ASSIGNMENT:
In the listing below, the line containing "export CORE_UTILIZATION = 42" marks the end; copy exactly every line from the first through that one.
--- DATA FOR THIS EXERCISE Enclosed Below ---
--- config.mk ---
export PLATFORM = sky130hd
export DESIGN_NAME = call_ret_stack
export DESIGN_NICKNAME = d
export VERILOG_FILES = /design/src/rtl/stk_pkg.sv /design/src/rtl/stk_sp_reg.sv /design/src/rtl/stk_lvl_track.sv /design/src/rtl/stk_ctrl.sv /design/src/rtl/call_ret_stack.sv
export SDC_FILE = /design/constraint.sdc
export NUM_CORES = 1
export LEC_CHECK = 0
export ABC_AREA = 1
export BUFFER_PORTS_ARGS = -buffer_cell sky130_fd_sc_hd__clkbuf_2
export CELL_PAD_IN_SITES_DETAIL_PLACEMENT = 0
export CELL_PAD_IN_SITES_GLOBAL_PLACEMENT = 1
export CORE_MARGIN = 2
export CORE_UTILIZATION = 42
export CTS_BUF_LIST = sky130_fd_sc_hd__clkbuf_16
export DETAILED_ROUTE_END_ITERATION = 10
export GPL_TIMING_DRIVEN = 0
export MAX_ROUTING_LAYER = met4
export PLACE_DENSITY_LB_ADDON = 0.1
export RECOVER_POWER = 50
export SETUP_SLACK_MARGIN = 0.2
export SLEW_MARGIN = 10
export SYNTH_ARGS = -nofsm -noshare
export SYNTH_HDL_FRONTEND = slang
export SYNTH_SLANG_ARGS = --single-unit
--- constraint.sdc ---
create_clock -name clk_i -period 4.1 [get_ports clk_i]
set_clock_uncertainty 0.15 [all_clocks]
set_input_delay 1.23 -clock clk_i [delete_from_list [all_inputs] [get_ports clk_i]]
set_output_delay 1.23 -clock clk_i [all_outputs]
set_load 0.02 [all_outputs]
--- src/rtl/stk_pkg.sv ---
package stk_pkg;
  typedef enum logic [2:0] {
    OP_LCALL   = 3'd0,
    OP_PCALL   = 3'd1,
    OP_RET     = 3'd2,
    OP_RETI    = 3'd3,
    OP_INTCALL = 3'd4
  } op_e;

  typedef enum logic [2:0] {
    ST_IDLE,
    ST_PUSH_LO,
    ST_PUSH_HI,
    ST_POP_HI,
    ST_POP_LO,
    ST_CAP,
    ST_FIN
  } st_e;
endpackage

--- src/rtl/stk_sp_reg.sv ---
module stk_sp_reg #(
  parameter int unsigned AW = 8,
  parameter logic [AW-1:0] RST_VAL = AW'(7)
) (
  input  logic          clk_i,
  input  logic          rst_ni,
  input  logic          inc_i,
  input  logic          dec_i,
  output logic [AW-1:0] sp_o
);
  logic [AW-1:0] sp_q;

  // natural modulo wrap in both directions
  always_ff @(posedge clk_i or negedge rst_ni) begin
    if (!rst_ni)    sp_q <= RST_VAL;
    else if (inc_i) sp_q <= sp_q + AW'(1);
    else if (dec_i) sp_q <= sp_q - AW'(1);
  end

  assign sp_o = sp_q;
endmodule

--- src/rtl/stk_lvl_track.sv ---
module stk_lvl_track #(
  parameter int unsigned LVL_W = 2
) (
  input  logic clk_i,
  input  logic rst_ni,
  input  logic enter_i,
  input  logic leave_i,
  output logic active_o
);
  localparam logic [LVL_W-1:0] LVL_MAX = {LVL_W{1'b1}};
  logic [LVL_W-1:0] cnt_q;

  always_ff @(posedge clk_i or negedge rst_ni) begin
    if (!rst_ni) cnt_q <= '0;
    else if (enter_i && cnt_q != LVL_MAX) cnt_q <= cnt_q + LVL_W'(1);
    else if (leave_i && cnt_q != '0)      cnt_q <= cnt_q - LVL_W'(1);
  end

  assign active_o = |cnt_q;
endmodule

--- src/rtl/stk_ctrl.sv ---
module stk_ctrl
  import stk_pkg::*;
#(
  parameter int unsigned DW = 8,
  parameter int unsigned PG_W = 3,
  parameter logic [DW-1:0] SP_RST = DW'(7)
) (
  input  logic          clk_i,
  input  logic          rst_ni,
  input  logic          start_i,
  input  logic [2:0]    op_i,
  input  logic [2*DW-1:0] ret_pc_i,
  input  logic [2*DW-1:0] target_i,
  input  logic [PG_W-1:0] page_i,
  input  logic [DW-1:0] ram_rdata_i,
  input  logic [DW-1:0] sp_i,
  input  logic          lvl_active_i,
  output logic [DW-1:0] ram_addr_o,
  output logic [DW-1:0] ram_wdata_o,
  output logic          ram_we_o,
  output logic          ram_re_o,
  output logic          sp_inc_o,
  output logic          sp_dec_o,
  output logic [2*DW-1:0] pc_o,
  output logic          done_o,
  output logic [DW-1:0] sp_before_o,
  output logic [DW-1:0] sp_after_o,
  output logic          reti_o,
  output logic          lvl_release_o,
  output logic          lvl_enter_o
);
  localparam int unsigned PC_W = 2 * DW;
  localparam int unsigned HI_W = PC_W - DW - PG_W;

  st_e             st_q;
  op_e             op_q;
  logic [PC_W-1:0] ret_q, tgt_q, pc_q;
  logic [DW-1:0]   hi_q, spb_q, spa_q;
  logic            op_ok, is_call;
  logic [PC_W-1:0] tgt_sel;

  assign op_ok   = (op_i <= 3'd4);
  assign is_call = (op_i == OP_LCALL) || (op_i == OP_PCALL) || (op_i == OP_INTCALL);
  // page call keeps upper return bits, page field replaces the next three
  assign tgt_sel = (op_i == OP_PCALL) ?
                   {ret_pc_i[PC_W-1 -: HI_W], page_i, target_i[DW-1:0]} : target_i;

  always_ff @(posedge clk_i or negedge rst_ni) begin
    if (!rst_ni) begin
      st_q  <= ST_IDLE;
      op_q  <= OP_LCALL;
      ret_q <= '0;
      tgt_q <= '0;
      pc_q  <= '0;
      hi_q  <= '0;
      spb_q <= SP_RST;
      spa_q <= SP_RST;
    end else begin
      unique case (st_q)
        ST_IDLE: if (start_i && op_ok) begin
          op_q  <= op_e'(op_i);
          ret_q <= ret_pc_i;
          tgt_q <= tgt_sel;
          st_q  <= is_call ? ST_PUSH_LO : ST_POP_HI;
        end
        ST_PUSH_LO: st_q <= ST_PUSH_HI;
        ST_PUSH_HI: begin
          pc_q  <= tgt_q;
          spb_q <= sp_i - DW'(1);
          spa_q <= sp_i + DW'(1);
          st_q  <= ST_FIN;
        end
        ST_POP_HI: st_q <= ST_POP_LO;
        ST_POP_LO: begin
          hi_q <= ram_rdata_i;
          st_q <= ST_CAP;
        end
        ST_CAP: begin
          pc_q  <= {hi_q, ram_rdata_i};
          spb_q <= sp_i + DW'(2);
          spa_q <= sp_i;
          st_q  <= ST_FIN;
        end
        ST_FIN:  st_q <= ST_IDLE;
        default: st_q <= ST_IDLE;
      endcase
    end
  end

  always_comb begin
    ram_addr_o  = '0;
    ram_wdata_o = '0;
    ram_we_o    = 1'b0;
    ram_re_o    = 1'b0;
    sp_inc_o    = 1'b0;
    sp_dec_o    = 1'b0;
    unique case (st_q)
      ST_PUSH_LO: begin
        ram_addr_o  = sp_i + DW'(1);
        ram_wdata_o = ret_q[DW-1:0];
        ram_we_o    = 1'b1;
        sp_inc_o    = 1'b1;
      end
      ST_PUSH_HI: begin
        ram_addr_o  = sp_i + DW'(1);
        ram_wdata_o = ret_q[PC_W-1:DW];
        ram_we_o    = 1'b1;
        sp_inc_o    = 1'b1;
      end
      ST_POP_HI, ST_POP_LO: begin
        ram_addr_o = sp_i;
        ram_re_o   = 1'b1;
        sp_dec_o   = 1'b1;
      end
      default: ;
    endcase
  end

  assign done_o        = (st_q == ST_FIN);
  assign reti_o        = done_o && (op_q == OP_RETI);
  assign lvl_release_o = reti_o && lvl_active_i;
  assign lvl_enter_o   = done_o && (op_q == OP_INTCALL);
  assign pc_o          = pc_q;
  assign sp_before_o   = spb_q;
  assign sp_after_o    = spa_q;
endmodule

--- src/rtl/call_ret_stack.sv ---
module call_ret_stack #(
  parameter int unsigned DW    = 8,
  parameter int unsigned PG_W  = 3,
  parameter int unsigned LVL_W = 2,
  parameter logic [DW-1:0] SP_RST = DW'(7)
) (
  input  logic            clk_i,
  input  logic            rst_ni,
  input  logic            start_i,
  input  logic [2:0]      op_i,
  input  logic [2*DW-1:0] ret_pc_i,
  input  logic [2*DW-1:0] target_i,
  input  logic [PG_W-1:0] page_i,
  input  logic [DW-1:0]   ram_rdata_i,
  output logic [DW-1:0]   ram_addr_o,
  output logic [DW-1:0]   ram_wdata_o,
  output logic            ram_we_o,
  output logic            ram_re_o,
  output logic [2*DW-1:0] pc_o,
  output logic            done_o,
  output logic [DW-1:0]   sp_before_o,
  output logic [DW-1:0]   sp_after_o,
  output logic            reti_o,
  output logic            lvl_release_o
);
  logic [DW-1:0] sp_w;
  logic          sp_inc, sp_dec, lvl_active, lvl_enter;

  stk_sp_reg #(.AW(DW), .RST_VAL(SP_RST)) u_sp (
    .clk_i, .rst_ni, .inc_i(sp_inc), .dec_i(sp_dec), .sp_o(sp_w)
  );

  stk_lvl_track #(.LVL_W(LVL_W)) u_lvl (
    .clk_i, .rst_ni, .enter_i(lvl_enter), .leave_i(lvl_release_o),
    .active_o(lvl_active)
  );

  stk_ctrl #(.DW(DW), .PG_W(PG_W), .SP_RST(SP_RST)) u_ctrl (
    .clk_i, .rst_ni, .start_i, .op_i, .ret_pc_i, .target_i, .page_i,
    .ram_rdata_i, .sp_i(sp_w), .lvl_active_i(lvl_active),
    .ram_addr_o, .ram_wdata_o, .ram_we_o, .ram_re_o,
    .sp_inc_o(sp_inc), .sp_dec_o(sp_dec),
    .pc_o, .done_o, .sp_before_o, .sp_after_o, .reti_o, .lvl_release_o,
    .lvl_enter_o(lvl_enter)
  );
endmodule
--- End of Enclosed DATA FOR THIS EXERCISE ---
OUTPUT FOR THIS EXERCISE:
--- config.mk ---
export PLATFORM = sky130hd
export DESIGN_NAME = call_ret_stack
export DESIGN_NICKNAME = d
export VERILOG_FILES = /design/src/rtl/stk_pkg.sv /design/src/rtl/stk_sp_reg.sv /design/src/rtl/stk_lvl_track.sv /design/src/rtl/stk_ctrl.sv /design/src/rtl/call_ret_stack.sv
export SDC_FILE = /design/constraint.sdc
export NUM_CORES = 1
export LEC_CHECK = 0
export ABC_AREA = 1
export BUFFER_PORTS_ARGS = -buffer_cell sky130_fd_sc_hd__clkbuf_2
export CELL_PAD_IN_SITES_DETAIL_PLACEMENT = 0
export CELL_PAD_IN_SITES_GLOBAL_PLACEMENT = 1
export CORE_MARGIN = 2
export CORE_UTILIZATION = 42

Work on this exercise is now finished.